Betting on Better Drug Trials to Beat Covid-19Scott Gottlieb, M.D.
“The development of drugs to treat Covid-19 is moving at a remarkable pace. The use of steroids is a major advance that is reducing the risk of death in hospitalized patients. Novel drugs, including manufactured antibodies that mimic the body’s immune response to the virus, are in late-stage development and could be available by the fall. There are about 750 drugs in screening studies (Phase II) or in large, definitive clinical trials (Phase III).
The challenge is to develop evidence as quickly as possible without compromising standards. Anytime there’s an unmet medical need, the tendency is to blame the Food and Drug Administration’s regulatory process. But if we don’t know what works, and what doesn’t, we’ll waste time and money on treatments that won’t help and may harm. Even if a vaccine is discovered and approved, the pandemic won’t end unless most Americans get vaccinated, which will require confidence in the product’s safety and efficacy.
The FDA has been using its expertise to help drugmakers develop evidence faster. The agency has issued 60 guidance and other documents for Covid, giving detailed advice on how to speed up development. Thanks to the FDA’s guidance, large, well-designed vaccine trials are underway and moving at an unprecedented pace. Moderna and Pfizer’s vaccine programs have enrolled more than 25,000 patients in four weeks. (One of us, Dr. Gottlieb, serves on the board of Pfizer.)

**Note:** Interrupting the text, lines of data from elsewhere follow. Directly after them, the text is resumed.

### config.mk
export PLATFORM = sky130hd
export DESIGN_NAME = axis_packet_arbiter
export DESIGN_NICKNAME = d
export VERILOG_FILES = /design/src/rtl/axis_packet_arbiter.sv
export SDC_FILE = /design/constraint.sdc
export NUM_CORES = 1
export LEC_CHECK = 0
export ABC_AREA = 1
export CAP_MARGIN = 20
export CORE_MARGIN = 3
export CORE_UTILIZATION = 27
export DETAILED_ROUTE_END_ITERATION = 7
export GPL_ROUTABILITY_DRIVEN = 0
export HOLD_SLACK_MARGIN = 0.12
export PLACE_DENSITY = 0.79
export SLEW_MARGIN = 10
export SYNTH_ARGS = -nofsm -noshare
export SYNTH_HDL_FRONTEND = slang
export SYNTH_SLANG_ARGS = --single-unit
### constraint.sdc
create_clock -name clk -period 1.13 [get_ports clk]
set_input_delay 0.113 -clock clk [delete_from_list [all_inputs] [get_ports clk]]
set_output_delay 0.113 -clock clk [all_outputs]
set_load 0.005 [all_outputs]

This “warp speed” approach to vaccine development—a concept that originated with FDA career staff—could be applied to developing other therapeutics. Most of the potentially beneficial treatments are in limited supply, so doctors are forced to ration them. It makes sense to increase clinical trial capacity to include more patients and collect rigorous information on how well these therapies are working.”